**config.mk**
```make
export PLATFORM = sky130hd
export DESIGN_NAME = vga_mem_arbiter
export DESIGN_NICKNAME = d
export VERILOG_FILES = /design/src/rtl/vga_mem_arbiter.sv
export SDC_FILE = /design/constraint.sdc
export NUM_CORES = 1
export LEC_CHECK = 0
export CAP_MARGIN = 20
export CORE_MARGIN = 8
export CORE_UTILIZATION = 25
export CTS_CLUSTER_DIAMETER = 60
export DETAILED_ROUTE_END_ITERATION = 6
export GPL_ROUTABILITY_DRIVEN = 0
export PLACE_DENSITY = 0.44
export SYNTH_ARGS = -nofsm -noshare
export SYNTH_HDL_FRONTEND = slang
export SYNTH_SLANG_ARGS = --single-unit
```
**constraint.sdc**
```tcl
create_clock -name clk_i -period 4.9 [get_ports clk_i]
set_input_delay 0.49 -clock clk_i [delete_from_list [all_inputs] [get_ports clk_i]]
set_output_delay 0.49 -clock clk_i [all_outputs]
set_load 0.005 [all_outputs]
```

★ ★ ★

◆ **What this task involves**:
Look over the entries above and say how many lines contain "constraint"; give only the number.

◆ **Task solution**:
2